To do: Please count the lines in the data below that hold "offset" and answer with the number by itself.

|---|

`src/gb_cart_pkg.sv`:
```
package gb_cart_pkg;

	// --------------------------------------------------
	// cpu address, decoded two ways
	// --------------------------------------------------

	// rom read view over the 0x0000-0x7fff space
	typedef struct packed {
		logic [1:0]  region;	// 16k window, 0 is fixed bank and 1 is switchable
		logic [13:0] offset;	// byte inside the 16k bank
	} rom_view_t;

	// register select view, one 8k slot per select value
	typedef struct packed {
		logic [2:0]  sel;	// which 8k slot was hit
		logic [12:0] sub;	// bit 12 picks mbc5 low or high rom bank
	} ctl_view_t;

	typedef union packed {
		rom_view_t rom;
		ctl_view_t ctl;
	} cart_addr_t;

	// decoded mapper kind
	localparam logic [2:0] MBC_NONE = 3'd0;
	localparam logic [2:0] MBC_1    = 3'd1;
	localparam logic [2:0] MBC_2    = 3'd2;
	localparam logic [2:0] MBC_3    = 3'd3;
	localparam logic [2:0] MBC_5    = 3'd4;

	// header word addresses, odd byte sits in the upper half of the word
	localparam logic [24:0] HDR_CGB_OFS  = 25'h142;	// cgb flag at 0x143
	localparam logic [24:0] HDR_TYPE_OFS = 25'h146;	// cart type at 0x147
	localparam logic [24:0] HDR_SIZE_OFS = 25'h148;	// rom size low, ram size high

	// 8k slot selects seen through the control view
	localparam logic [2:0] SEL_RAM_EN   = 3'b000;	// 0x0000-0x1fff
	localparam logic [2:0] SEL_ROM_BANK = 3'b001;	// 0x2000-0x3fff
	localparam logic [2:0] SEL_RAM_BANK = 3'b010;	// 0x4000-0x5fff
	localparam logic [2:0] SEL_MODE     = 3'b011;	// 0x6000-0x7fff
	localparam logic [2:0] SEL_CRAM     = 3'b101;	// 0xa000-0xbfff

	localparam logic [3:0] RAM_ENABLE_KEY = 4'hA;	// low nibble that opens cart ram

endpackage

```
`src/mbc_rom_mapper.sv`:
```
`timescale 1ns/100ps

module mbc_rom_mapper import gb_cart_pkg::*; (
	input  cart_addr_t  cart_addr,
	input  logic [8:0]  rom_bank,	// effective bank from the registers
	input  logic [2:0]  mbc_kind,
	output logic [22:0] rom_addr	// 16-bit word address into the rom image
);

	logic [8:0] bank;

	// --------------------------------------------------
	// bank for the current cpu address
	// --------------------------------------------------
	always_comb begin
		if (mbc_kind == MBC_NONE)
			bank = {8'd0, cart_addr.rom.region[0]};	// plain 32k, linear
		else if (cart_addr.rom.region == 2'd1) begin
			if (mbc_kind == MBC_5)
				bank = rom_bank;	// up to 512 banks
			else
				bank = {2'b00, rom_bank[6:0]};	// mbc1-3 reach 128 banks
		end else
			bank = 9'd0;	// fixed bank 0, also outside the rom space
	end

	// word address, byte lane picked later by offset bit 0
	assign rom_addr = {1'b0, bank, cart_addr.rom.offset[13:1]};

endmodule

```
[src/gb_cart_pkg.sv]
package gb_cart_pkg;

	// --------------------------------------------------
	// cpu address, decoded two ways
	// --------------------------------------------------

	// rom read view over the 0x0000-0x7fff space
	typedef struct packed {
		logic [1:0]  region;	// 16k window, 0 is fixed bank and 1 is switchable
		logic [13:0] offset;	// byte inside the 16k bank
	} rom_view_t;

	// register select view, one 8k slot per select value
	typedef struct packed {
		logic [2:0]  sel;	// which 8k slot was hit
		logic [12:0] sub;	// bit 12 picks mbc5 low or high rom bank
	} ctl_view_t;

	typedef union packed {
		rom_view_t rom;
		ctl_view_t ctl;
	} cart_addr_t;

	// decoded mapper kind
	localparam logic [2:0] MBC_NONE = 3'd0;
	localparam logic [2:0] MBC_1    = 3'd1;
	localparam logic [2:0] MBC_2    = 3'd2;
	localparam logic [2:0] MBC_3    = 3'd3;
	localparam logic [2:0] MBC_5    = 3'd4;

	// header word addresses, odd byte sits in the upper half of the word
	localparam logic [24:0] HDR_CGB_OFS  = 25'h142;	// cgb flag at 0x143
	localparam logic [24:0] HDR_TYPE_OFS = 25'h146;	// cart type at 0x147
	localparam logic [24:0] HDR_SIZE_OFS = 25'h148;	// rom size low, ram size high

	// 8k slot selects seen through the control view
	localparam logic [2:0] SEL_RAM_EN   = 3'b000;	// 0x0000-0x1fff
	localparam logic [2:0] SEL_ROM_BANK = 3'b001;	// 0x2000-0x3fff
	localparam logic [2:0] SEL_RAM_BANK = 3'b010;	// 0x4000-0x5fff
	localparam logic [2:0] SEL_MODE     = 3'b011;	// 0x6000-0x7fff
	localparam logic [2:0] SEL_CRAM     = 3'b101;	// 0xa000-0xbfff

	localparam logic [3:0] RAM_ENABLE_KEY = 4'hA;	// low nibble that opens cart ram

endpackage

[src/mbc_bank_regs.sv]
`timescale 1ns/100ps

module mbc_bank_regs import gb_cart_pkg::*; (
	input  logic       clk_sys,
	input  logic       reset,
	input  cart_addr_t cart_addr,
	input  logic       cart_wr,		// one-cycle cpu write strobe
	input  logic [7:0] cart_di,
	input  logic [2:0] mbc_kind,
	input  logic [8:0] rom_mask,
	input  logic [3:0] ram_mask,
	output logic [8:0] rom_bank,	// effective, mode and mask applied
	output logic [3:0] ram_bank,
	output logic       ram_enable,
	output logic       rtc_mode		// mbc3 maps the clock instead of ram
);

	logic [8:0] rom_bank_reg;
	logic [3:0] ram_bank_reg;
	logic       mbc1_mode;	// 1 gives the ram bank bits to the ram
	logic [8:0] rom_eff;
	logic [3:0] ram_eff;

	// --------------------------------------------------
	// cpu register writes below 0x8000
	// --------------------------------------------------
	always_ff @(posedge clk_sys) begin
		if (reset) begin
			rom_bank_reg <= 9'd1;
			ram_bank_reg <= 4'd0;
			mbc1_mode    <= 1'b0;
			ram_enable   <= 1'b0;
			rtc_mode     <= 1'b0;
		end else if (cart_wr) begin
			case (cart_addr.ctl.sel)
				SEL_RAM_EN:
					ram_enable <= (cart_di[3:0] == RAM_ENABLE_KEY);
				SEL_ROM_BANK: begin
					if (mbc_kind == MBC_5) begin
						if (cart_addr.ctl.sub[12])
							rom_bank_reg[8] <= cart_di[0];	// 0x3000-0x3fff
						else
							rom_bank_reg[7:0] <= cart_di;	// 0x2000-0x2fff
					end else if (cart_di[6:0] == 7'd0)
						rom_bank_reg <= 9'd1;	// bank 0 is never switched in
					else
						rom_bank_reg <= {2'b00, cart_di[6:0]};
				end
				SEL_RAM_BANK: begin
					if (mbc_kind == MBC_3) begin
						rtc_mode <= cart_di[3];	// 0x08-0x0c pick a clock register
						if (!cart_di[3])
							ram_bank_reg <= {2'b00, cart_di[1:0]};
					end else if (mbc_kind == MBC_5)
						ram_bank_reg <= cart_di[3:0];
					else
						ram_bank_reg <= {2'b00, cart_di[1:0]};
				end
				SEL_MODE:
					if (mbc_kind == MBC_1)
						mbc1_mode <= cart_di[0];
				default: ;	// ram window writes go to the lanes
			endcase
		end
	end

	// mbc1 mode 0 lends the two ram bank bits to rom bank 6:5
	always_comb begin
		rom_eff = {2'b00, rom_bank_reg[6:0]};	// mbc2 and mbc3 see 7 bits
		ram_eff = ram_bank_reg;
		case (mbc_kind)
			MBC_1: begin
				rom_eff = {2'b00, (mbc1_mode ? 2'b00 : ram_bank_reg[1:0]), rom_bank_reg[4:0]};
				ram_eff = mbc1_mode ? ram_bank_reg : 4'd0;
			end
			MBC_5: rom_eff = rom_bank_reg;
			default: ;
		endcase
	end

	assign rom_bank = rom_eff & rom_mask;	// mirror banks past the rom size
	assign ram_bank = ram_eff & ram_mask;

endmodule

|---|

Result of this exercise: 4